#### [Task description]
Please take the records that follow and repeat exactly the lines starting with the line with "floorplan: state_q[1] / state_q[0] / 0.0006" and going on through the line with "-- what timing".

_____

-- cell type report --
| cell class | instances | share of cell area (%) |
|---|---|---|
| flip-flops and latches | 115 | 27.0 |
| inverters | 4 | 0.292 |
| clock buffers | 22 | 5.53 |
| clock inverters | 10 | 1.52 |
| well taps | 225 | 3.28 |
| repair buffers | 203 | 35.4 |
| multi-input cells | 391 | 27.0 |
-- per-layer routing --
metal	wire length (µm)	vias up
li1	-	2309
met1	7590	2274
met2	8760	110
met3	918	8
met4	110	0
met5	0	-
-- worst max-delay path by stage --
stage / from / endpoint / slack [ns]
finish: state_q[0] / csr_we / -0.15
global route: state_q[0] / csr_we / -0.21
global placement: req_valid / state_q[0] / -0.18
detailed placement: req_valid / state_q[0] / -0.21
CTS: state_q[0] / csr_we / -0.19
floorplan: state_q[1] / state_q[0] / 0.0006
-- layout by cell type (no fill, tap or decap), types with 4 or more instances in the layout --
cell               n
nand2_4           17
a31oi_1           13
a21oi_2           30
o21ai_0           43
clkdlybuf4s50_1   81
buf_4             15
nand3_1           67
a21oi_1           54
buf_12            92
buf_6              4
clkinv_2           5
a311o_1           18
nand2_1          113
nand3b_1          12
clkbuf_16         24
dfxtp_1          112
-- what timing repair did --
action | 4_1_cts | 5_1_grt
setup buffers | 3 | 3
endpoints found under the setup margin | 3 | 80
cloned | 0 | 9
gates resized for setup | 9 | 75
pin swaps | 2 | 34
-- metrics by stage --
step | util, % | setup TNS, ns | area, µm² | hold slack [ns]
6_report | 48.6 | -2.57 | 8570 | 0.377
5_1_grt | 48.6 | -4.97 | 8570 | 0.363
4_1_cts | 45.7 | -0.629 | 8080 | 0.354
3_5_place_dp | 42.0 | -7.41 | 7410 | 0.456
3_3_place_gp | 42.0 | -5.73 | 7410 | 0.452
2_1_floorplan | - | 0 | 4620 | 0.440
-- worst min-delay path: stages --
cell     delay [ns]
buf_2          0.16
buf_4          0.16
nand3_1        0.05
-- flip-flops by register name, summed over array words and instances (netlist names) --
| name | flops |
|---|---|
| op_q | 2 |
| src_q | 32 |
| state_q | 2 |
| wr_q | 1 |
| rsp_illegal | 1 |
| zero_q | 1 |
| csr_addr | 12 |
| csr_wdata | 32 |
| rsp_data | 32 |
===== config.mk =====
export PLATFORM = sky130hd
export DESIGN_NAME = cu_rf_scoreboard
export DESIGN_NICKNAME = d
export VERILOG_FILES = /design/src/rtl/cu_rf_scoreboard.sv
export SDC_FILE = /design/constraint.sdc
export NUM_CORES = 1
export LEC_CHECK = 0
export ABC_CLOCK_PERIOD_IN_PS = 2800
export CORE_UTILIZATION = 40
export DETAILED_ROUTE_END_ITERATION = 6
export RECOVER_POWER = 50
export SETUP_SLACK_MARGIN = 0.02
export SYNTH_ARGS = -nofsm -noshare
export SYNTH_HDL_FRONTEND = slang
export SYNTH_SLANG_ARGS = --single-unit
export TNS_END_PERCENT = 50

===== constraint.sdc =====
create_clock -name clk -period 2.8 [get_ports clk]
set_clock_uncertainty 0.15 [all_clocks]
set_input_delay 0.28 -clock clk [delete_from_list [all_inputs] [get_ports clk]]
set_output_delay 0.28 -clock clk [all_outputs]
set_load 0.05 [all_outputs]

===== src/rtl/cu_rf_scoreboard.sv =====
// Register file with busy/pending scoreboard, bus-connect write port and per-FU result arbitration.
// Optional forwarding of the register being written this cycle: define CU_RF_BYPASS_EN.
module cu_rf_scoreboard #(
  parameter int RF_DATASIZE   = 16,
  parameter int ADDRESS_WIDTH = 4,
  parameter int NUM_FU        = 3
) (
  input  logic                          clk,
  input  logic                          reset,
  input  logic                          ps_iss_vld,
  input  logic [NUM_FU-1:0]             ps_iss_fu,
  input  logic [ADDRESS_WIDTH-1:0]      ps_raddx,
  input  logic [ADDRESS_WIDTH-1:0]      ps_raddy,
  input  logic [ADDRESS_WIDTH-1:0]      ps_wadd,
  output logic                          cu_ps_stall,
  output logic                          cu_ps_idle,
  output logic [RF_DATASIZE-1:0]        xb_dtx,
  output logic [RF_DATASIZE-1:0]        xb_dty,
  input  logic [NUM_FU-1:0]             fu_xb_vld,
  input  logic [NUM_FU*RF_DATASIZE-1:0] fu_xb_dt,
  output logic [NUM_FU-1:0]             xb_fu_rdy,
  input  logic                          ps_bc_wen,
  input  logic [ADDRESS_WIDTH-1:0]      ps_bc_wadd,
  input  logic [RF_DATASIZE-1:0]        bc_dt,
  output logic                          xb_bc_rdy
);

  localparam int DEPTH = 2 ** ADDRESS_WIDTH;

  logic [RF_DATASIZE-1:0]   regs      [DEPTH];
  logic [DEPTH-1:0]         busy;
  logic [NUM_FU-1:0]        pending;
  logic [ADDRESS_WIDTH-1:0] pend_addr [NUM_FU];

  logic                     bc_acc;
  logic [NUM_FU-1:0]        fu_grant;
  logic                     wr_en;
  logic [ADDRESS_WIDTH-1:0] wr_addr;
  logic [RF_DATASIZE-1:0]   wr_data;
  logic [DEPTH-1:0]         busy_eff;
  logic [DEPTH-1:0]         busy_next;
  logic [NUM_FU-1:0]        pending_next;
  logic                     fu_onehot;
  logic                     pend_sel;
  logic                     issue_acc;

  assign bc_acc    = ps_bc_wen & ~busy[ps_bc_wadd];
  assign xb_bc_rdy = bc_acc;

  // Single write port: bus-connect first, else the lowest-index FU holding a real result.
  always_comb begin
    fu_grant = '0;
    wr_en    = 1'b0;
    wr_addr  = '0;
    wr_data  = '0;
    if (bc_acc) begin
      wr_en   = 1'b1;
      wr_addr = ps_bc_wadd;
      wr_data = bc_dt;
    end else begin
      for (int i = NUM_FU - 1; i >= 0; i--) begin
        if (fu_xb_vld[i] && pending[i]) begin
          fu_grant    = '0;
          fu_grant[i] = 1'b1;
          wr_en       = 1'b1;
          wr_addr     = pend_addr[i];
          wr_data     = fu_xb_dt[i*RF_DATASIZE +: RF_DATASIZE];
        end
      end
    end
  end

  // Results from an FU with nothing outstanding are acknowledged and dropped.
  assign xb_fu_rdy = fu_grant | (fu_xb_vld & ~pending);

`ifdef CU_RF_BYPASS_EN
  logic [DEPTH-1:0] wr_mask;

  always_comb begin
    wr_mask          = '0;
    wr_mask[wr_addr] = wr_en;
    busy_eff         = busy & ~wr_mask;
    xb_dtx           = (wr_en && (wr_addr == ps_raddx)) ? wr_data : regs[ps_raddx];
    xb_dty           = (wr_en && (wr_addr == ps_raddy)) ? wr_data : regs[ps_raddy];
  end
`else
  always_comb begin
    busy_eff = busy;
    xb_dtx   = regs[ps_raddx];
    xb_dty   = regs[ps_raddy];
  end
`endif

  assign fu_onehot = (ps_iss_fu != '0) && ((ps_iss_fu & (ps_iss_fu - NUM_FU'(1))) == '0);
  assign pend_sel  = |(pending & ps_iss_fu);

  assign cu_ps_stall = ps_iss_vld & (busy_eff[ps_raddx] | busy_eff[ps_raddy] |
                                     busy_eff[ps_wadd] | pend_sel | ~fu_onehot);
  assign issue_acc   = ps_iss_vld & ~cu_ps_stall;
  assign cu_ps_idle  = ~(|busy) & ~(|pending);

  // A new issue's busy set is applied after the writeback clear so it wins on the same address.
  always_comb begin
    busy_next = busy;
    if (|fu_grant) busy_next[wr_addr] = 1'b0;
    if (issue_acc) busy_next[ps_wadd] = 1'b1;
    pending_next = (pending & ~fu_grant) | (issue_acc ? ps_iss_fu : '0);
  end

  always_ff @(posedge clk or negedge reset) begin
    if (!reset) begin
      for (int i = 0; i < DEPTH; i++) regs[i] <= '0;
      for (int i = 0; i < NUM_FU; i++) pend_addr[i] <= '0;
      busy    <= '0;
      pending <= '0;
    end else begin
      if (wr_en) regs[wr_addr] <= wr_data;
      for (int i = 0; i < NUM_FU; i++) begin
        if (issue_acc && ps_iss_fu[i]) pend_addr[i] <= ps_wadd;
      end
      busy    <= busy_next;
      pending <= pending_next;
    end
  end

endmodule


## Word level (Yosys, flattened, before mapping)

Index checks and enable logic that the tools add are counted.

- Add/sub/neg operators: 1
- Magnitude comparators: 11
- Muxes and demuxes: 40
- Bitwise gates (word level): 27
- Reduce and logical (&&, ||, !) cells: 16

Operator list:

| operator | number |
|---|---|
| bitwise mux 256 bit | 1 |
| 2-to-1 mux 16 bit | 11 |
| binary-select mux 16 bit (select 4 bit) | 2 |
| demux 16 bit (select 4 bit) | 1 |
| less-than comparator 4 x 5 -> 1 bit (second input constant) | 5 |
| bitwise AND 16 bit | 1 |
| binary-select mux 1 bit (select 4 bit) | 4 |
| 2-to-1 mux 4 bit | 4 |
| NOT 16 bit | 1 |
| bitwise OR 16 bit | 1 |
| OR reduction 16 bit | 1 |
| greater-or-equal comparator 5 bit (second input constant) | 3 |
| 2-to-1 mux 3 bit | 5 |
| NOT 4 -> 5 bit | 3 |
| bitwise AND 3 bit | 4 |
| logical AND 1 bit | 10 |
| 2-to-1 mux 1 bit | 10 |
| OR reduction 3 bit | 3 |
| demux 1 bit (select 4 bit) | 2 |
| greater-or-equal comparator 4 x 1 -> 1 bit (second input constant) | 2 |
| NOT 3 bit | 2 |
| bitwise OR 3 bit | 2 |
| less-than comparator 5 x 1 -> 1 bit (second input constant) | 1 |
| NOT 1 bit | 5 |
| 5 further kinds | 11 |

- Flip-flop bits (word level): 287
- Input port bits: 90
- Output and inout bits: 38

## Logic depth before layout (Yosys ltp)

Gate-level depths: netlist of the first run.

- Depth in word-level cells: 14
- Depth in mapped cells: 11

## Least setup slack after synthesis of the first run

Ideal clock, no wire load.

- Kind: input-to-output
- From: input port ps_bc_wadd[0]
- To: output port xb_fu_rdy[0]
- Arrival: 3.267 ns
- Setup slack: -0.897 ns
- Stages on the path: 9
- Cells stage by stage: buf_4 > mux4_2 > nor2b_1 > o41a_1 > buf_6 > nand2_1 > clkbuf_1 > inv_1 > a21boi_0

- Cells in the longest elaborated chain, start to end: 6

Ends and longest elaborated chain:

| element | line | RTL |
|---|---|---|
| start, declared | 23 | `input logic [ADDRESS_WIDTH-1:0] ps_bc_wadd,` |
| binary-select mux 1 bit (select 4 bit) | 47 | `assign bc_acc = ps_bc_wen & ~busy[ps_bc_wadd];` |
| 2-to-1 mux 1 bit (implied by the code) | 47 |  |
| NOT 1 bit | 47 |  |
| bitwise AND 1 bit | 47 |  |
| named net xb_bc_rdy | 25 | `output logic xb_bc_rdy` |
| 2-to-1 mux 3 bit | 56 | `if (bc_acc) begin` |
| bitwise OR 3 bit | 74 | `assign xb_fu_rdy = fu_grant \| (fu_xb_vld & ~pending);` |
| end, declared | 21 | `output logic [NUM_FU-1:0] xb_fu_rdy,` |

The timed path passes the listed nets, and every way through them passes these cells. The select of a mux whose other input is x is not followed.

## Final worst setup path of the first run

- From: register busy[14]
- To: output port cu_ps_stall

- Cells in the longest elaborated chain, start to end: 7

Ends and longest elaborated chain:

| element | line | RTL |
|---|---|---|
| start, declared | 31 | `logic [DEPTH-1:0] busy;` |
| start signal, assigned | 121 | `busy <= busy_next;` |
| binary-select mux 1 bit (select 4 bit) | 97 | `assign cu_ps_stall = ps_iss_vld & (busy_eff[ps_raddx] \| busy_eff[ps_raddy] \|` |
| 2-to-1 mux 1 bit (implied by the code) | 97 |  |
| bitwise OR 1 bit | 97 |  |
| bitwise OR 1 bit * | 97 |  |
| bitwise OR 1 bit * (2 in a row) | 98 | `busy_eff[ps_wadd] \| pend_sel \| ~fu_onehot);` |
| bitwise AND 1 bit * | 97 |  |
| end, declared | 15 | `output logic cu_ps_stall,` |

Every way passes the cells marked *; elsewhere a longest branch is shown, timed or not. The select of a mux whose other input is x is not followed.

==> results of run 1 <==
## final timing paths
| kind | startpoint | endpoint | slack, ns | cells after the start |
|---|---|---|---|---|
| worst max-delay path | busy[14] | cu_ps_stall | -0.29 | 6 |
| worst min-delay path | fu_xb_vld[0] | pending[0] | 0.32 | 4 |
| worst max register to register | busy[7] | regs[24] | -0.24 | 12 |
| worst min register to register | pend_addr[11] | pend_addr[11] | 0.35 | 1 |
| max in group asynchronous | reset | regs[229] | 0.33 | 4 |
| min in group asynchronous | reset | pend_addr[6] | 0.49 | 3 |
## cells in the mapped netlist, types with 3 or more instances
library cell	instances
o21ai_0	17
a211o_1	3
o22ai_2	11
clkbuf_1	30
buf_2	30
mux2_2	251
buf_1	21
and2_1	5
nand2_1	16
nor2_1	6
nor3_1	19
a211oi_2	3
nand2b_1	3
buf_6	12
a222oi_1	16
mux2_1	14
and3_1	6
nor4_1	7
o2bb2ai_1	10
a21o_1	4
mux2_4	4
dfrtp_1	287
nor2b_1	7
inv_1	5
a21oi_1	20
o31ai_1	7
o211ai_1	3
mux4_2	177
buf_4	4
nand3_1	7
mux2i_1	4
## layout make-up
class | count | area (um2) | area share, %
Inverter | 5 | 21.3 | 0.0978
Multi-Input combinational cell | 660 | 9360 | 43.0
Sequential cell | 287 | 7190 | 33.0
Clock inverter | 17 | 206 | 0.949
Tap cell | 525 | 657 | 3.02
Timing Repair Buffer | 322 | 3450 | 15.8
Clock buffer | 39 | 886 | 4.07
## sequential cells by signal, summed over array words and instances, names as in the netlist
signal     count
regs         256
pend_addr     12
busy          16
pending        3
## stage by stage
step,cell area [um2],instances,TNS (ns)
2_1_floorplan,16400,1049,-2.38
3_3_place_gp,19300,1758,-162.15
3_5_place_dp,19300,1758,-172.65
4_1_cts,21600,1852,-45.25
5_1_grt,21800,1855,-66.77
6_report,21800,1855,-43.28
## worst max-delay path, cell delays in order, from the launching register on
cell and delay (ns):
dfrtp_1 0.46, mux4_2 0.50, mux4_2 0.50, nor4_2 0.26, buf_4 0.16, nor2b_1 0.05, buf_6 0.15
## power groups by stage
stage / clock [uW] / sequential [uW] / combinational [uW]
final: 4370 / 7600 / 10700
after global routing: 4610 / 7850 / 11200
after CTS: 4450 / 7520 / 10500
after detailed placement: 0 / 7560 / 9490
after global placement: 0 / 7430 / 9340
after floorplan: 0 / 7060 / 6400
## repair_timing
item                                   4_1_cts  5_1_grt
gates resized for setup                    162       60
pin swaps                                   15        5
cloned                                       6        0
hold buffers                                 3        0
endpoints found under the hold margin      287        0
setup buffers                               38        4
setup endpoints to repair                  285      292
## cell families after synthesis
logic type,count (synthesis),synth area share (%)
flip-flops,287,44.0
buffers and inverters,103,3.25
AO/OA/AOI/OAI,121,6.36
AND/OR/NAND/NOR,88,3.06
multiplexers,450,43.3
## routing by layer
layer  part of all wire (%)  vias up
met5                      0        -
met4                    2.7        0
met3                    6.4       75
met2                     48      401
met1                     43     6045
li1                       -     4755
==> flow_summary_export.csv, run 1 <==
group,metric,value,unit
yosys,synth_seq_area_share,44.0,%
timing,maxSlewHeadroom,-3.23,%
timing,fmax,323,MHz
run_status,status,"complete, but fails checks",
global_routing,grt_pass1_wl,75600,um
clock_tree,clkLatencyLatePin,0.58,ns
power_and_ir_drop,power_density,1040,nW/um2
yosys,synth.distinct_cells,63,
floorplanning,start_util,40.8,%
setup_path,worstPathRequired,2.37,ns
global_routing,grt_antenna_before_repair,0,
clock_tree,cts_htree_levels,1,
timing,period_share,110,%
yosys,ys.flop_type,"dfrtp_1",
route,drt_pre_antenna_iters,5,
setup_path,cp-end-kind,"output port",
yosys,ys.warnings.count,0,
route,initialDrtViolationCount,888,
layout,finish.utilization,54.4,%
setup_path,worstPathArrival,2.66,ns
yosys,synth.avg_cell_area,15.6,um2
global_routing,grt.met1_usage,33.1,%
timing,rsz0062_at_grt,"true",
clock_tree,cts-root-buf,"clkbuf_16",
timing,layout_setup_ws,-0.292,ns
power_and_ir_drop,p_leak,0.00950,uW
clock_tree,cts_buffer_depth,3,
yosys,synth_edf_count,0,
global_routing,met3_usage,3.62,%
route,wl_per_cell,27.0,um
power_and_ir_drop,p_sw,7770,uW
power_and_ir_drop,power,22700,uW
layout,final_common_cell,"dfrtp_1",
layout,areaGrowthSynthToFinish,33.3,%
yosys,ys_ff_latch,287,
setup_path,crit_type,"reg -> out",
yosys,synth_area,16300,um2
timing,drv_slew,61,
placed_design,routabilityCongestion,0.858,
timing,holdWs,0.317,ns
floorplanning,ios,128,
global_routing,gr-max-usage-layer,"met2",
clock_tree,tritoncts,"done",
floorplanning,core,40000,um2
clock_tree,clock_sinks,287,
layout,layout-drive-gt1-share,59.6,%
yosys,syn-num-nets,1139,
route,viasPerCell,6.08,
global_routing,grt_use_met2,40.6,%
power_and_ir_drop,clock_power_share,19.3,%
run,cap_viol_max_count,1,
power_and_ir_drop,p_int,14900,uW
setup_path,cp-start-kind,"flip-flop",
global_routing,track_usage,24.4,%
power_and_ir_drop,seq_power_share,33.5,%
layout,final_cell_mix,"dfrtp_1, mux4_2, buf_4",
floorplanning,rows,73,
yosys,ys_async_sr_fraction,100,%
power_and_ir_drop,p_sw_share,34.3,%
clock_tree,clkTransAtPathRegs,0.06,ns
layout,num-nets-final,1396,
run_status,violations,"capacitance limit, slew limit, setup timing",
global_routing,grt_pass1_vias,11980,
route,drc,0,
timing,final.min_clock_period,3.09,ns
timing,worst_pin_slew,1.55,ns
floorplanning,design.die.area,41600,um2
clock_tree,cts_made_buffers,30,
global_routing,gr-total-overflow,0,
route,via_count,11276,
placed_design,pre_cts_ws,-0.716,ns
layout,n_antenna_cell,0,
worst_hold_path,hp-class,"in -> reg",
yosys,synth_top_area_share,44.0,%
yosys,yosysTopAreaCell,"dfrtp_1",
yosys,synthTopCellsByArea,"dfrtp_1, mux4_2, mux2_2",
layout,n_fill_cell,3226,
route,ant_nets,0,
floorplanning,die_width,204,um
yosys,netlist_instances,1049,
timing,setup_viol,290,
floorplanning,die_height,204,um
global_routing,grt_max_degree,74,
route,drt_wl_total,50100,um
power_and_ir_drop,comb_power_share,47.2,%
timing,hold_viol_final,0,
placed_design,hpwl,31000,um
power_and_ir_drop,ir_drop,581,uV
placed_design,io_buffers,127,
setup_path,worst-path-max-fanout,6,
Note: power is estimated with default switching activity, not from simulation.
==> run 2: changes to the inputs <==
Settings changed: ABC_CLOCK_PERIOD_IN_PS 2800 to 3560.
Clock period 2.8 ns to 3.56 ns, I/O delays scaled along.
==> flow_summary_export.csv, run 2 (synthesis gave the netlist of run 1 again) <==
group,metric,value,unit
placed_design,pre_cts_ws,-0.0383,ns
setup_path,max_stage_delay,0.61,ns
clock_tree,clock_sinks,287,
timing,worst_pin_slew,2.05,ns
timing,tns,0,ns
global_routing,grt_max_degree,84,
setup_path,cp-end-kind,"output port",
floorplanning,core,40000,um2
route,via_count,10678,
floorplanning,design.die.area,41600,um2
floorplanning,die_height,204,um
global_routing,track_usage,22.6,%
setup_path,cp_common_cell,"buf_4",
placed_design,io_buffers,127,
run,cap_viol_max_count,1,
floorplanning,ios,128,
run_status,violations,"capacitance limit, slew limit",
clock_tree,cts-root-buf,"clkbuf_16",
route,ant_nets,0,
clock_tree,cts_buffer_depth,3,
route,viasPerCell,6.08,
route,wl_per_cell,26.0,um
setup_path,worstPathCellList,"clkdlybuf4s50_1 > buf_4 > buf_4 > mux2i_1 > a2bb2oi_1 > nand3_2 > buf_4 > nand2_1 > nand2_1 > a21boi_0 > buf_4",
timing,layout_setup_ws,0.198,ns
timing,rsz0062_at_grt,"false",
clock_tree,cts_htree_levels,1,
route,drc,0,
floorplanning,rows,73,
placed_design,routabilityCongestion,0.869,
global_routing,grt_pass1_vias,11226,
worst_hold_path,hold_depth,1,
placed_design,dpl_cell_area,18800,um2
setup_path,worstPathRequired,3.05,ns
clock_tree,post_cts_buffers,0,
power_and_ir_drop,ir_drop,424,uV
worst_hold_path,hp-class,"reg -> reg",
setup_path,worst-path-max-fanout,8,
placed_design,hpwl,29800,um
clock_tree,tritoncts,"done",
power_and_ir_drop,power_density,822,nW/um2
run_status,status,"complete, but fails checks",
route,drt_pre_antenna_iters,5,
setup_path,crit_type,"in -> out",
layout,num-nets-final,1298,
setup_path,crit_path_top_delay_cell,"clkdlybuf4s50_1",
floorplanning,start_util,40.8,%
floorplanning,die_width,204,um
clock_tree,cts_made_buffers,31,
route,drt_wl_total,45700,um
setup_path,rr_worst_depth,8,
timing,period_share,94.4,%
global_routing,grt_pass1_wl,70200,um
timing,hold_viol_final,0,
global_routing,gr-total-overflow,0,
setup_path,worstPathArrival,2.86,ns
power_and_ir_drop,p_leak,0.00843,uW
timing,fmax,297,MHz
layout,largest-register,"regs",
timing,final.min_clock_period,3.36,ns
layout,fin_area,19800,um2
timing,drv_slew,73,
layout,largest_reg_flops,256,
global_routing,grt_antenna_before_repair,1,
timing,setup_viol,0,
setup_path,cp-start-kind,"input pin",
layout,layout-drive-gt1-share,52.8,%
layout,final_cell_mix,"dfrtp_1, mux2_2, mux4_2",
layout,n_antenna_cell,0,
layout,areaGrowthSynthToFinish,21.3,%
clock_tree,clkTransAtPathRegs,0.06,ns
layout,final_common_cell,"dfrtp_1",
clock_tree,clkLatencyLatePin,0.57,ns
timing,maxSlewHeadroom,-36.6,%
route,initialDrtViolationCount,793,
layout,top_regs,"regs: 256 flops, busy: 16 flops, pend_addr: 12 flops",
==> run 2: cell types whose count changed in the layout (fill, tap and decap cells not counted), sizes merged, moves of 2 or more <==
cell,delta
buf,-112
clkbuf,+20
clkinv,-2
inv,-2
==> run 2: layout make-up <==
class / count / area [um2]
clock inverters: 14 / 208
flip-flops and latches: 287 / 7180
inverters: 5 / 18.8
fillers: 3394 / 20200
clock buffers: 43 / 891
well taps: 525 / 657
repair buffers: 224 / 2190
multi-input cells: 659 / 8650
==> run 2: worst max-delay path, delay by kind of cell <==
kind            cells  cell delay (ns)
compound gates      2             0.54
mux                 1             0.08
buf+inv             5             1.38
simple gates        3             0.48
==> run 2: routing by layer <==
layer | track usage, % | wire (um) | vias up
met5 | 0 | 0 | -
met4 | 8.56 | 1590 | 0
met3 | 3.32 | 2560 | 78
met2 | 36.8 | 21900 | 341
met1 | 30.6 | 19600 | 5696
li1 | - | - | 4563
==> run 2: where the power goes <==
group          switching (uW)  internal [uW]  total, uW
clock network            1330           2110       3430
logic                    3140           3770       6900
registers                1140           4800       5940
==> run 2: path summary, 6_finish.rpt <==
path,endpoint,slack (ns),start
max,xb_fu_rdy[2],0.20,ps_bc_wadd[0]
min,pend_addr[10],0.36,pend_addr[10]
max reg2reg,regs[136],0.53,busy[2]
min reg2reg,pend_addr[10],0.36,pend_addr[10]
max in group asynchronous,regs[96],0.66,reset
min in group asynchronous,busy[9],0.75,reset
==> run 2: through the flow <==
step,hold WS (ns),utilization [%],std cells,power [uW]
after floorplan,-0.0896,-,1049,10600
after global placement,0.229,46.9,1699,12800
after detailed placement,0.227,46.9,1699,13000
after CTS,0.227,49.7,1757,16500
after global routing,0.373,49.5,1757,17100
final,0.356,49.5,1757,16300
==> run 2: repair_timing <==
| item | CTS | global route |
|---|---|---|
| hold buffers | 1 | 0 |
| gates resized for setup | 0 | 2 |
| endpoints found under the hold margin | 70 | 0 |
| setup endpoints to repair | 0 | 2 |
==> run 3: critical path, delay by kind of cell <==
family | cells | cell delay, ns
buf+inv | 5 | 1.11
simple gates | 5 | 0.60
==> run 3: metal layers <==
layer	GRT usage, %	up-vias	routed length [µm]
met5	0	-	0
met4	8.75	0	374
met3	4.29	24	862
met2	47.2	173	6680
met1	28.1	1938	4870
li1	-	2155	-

_____

#### [Result of this task]
floorplan: state_q[1] / state_q[0] / 0.0006
-- layout by cell type (no fill, tap or decap), types with 4 or more instances in the layout --
cell               n
nand2_4           17
a31oi_1           13
a21oi_2           30
o21ai_0           43
clkdlybuf4s50_1   81
buf_4             15
nand3_1           67
a21oi_1           54
buf_12            92
buf_6              4
clkinv_2           5
a311o_1           18
nand2_1          113
nand3b_1          12
clkbuf_16         24
dfxtp_1          112
-- what timing repair did --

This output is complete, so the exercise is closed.